Of Pencils & Moon-Breasts
Taylen Huang
Shanghai, China
YK Pao School
Poetry
mama teaches me to write
callused fingers riding the nubby
old-man of a pencil, rusted
metal joint glinting feebly like a
worn gauntlet in the night – a shadow-cloth
if I force my eyes open, to believe it, then it is there.
stroke after stroke—she is too
precise, pressing too hard, like
maybe indenting the white will
erase the black inside her pencil body, so
the gray will not nestle in her
hair, wiry smeared charcoal
i do not question.
once i learned the symbols
the loops, the blunt dashes
the dots that i liked to make
voluptuous & plump, like the suggestive curve of
a Breast blossoming bare—
oh, i have seen them all right, the moon-colored girls
blooming in magazines, their pointed
roundness & unabashed beauty, while
her wizened hand guides mine
stringing them together
clumsily.
i connect the letters myself
& ask her
what to write?
her leathered forehead squinting,
the corners of her lips cracking spider-lines
she is clay, ancient & unforgiving &
secretly i wish for her
to close those mud lips
feathered by dead skin,
drawing shut like mildewed blinds
over corn-kernel teeth,
but i cannot utter a syllable.
at night in the straw-bed i imagine we share,
rust-stained dreams foam forth from her gape-toothed
mouth about gold-spawned fields &
gritty flax-cloth soured by the sun,
milk that runs in rivulets down to tender pink
staining black & white-spotted hide.
skies that rage & storm terrible tantrums,
bless the soil with bitter seedlings, poison
pulpy sweet fruit; the Earth is a seductress
but does not fool the stick-thin villagers
tanned by whip-sharp winds, who have sowed & plowed
for eternities.
but i know not these words, tapestries,
galaxies beyond a
six-year-old’s lexicon
so i draw her instead, a wizened old pencil
cradling the crescent of her youth—
mama said that whatever i wanted, i can have
when i learn to read & write,
so finally, finely educated by her hand & the magazines
i lay down my pencil, my girlhood, my love on the flat paper &
wish for my own moon-Breast.
EDITORIAL PRAISE
Using a creative visual structure and rhythmic descriptions of the speaker practicing writing, “Of Pencils & Moon-Breasts” builds a unique and thoroughly tranquil atmosphere, matching its dreamlike but grounded story.

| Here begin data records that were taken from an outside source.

## config.mk

```make
export PLATFORM = sky130hd
export DESIGN_NAME = mem_access_unit
export DESIGN_NICKNAME = d
export VERILOG_FILES = /design/src/rtl/mem_access_unit_pkg.sv /design/src/rtl/mem_access_unit_data_align.sv /design/src/rtl/mem_access_unit.sv
export SDC_FILE = /design/constraint.sdc
export NUM_CORES = 1
export LEC_CHECK = 0
export CORE_MARGIN = 4
export CORE_UTILIZATION = 40
export DETAILED_ROUTE_END_ITERATION = 7
export PLACE_DENSITY = 0.88
export SLEW_MARGIN = 20
export SYNTH_ARGS = -nofsm -noshare
export SYNTH_HDL_FRONTEND = slang
export SYNTH_HIERARCHICAL = 1
export SYNTH_SLANG_ARGS = --single-unit
```

## constraint.sdc

```tcl
create_clock -name i_clk -period 1.68 [get_ports i_clk]
set_clock_uncertainty 0.15 [all_clocks]
set_input_delay 0.336 -clock i_clk [delete_from_list [all_inputs] [get_ports i_clk]]
set_output_delay 0.336 -clock i_clk [all_outputs]
set_load 0.01 [all_outputs]
```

The subdued intimacy it depicts is hard to forget, and its undulating stanzas will guide you through a relatable mother-daughter scene, a reminder of the tender and hopeful aspects of growing up.

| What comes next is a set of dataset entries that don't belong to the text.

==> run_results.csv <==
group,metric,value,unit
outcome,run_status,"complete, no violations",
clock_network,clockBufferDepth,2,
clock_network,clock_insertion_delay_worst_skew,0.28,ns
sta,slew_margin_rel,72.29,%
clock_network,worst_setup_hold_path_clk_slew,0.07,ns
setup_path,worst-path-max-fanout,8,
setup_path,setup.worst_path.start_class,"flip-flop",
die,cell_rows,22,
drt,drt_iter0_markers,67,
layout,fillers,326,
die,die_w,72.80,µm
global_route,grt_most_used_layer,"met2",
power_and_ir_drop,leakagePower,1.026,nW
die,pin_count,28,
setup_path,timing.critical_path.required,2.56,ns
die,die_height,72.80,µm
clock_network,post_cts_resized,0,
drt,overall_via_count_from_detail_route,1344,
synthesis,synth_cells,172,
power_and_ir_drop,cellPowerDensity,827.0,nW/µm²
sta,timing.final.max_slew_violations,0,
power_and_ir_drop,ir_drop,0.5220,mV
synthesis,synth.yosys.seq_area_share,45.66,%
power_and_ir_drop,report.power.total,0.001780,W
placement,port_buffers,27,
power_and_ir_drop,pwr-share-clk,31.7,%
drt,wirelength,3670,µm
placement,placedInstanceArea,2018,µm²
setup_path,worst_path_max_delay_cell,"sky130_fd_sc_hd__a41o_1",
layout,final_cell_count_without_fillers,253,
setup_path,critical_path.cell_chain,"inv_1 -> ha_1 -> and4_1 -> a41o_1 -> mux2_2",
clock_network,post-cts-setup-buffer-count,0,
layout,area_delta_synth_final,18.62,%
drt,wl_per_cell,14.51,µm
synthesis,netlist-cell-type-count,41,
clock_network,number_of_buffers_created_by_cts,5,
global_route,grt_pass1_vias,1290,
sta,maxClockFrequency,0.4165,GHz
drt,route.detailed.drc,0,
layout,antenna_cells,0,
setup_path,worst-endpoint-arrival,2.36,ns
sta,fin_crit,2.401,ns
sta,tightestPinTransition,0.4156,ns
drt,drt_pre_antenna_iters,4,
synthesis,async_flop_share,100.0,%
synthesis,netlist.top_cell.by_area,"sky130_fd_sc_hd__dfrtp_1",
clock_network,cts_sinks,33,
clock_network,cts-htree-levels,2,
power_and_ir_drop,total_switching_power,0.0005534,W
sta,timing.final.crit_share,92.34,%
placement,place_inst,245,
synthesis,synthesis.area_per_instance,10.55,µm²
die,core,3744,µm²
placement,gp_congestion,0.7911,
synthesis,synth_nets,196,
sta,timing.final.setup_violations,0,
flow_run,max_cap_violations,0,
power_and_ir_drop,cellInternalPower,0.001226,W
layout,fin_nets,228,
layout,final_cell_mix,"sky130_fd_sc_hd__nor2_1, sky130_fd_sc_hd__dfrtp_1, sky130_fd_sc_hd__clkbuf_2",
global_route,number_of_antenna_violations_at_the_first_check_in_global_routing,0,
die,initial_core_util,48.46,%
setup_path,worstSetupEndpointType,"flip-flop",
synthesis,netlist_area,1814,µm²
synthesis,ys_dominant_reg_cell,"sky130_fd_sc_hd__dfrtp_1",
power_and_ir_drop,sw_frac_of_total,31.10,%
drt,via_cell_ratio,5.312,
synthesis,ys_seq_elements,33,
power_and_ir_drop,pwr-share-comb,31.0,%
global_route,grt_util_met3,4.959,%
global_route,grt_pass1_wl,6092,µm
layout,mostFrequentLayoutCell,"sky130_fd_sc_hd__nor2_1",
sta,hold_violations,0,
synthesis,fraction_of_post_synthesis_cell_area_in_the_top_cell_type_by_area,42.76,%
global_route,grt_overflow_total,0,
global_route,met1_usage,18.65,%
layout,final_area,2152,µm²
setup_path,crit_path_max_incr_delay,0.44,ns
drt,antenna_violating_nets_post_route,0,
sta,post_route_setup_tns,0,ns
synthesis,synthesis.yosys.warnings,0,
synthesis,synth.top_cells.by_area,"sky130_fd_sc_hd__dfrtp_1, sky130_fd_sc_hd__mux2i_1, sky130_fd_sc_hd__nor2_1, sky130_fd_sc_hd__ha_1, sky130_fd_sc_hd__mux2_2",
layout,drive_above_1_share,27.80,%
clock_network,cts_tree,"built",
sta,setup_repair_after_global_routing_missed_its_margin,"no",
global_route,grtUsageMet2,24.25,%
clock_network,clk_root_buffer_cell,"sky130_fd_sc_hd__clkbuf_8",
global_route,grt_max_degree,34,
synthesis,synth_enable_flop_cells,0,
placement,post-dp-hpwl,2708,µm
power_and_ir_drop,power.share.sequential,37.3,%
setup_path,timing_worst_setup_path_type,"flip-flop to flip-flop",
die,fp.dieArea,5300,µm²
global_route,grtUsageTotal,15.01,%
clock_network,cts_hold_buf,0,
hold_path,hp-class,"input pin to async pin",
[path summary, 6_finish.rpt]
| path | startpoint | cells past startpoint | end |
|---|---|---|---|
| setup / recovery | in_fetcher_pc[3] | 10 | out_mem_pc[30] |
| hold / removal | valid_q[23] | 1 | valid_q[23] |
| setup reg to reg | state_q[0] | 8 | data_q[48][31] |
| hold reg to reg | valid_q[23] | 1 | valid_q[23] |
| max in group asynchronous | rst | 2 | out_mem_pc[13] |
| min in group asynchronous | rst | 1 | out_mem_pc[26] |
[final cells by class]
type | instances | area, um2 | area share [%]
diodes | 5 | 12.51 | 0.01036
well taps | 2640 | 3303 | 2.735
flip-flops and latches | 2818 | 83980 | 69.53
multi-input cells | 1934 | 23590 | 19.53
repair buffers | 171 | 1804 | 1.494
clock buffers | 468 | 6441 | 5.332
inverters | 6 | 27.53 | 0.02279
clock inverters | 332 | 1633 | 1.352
### config.mk
export PLATFORM = sky130hd
export DESIGN_NAME = ap_ctrl_sequencer
export DESIGN_NICKNAME = d
export VERILOG_FILES = /design/src/rtl/ap_ctrl_sequencer.sv
export SDC_FILE = /design/constraint.sdc
export NUM_CORES = 1
export LEC_CHECK = 0
export BUFFER_PORTS_ARGS = -buffer_cell sky130_fd_sc_hd__buf_2
export CORE_MARGIN = 2
export CORE_UTILIZATION = 30
export CTS_CLUSTER_SIZE = 40
export DETAILED_ROUTE_END_ITERATION = 16
export PLACE_DENSITY_LB_ADDON = 0.15
export SLEW_MARGIN = 15
export SYNTH_ARGS = -nofsm -noshare
export SYNTH_HDL_FRONTEND = slang
export SYNTH_SLANG_ARGS = --single-unit
### constraint.sdc
create_clock -name clk_i -period 4.1 [get_ports clk_i]
set_clock_uncertainty 0.2 [all_clocks]
set_input_delay 0.205 -clock clk_i [delete_from_list [all_inputs] [get_ports clk_i]]
set_output_delay 0.205 -clock clk_i [all_outputs]
set_load 0.02 [all_outputs]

Taylen Huang is a high school student from Shanghai, China. Besides writing/reading at the most ungodly hours, she enjoys debating, basketball, and figuring out ways to make avocados actually palatable. An alumna of the Iowa Young Writers Studio, her work has been recognized by Inlandia, Chautauqua, and Bow Seat. She was also Grand Prize Winner of the 2021 Writing For Peace Young Writers Contest.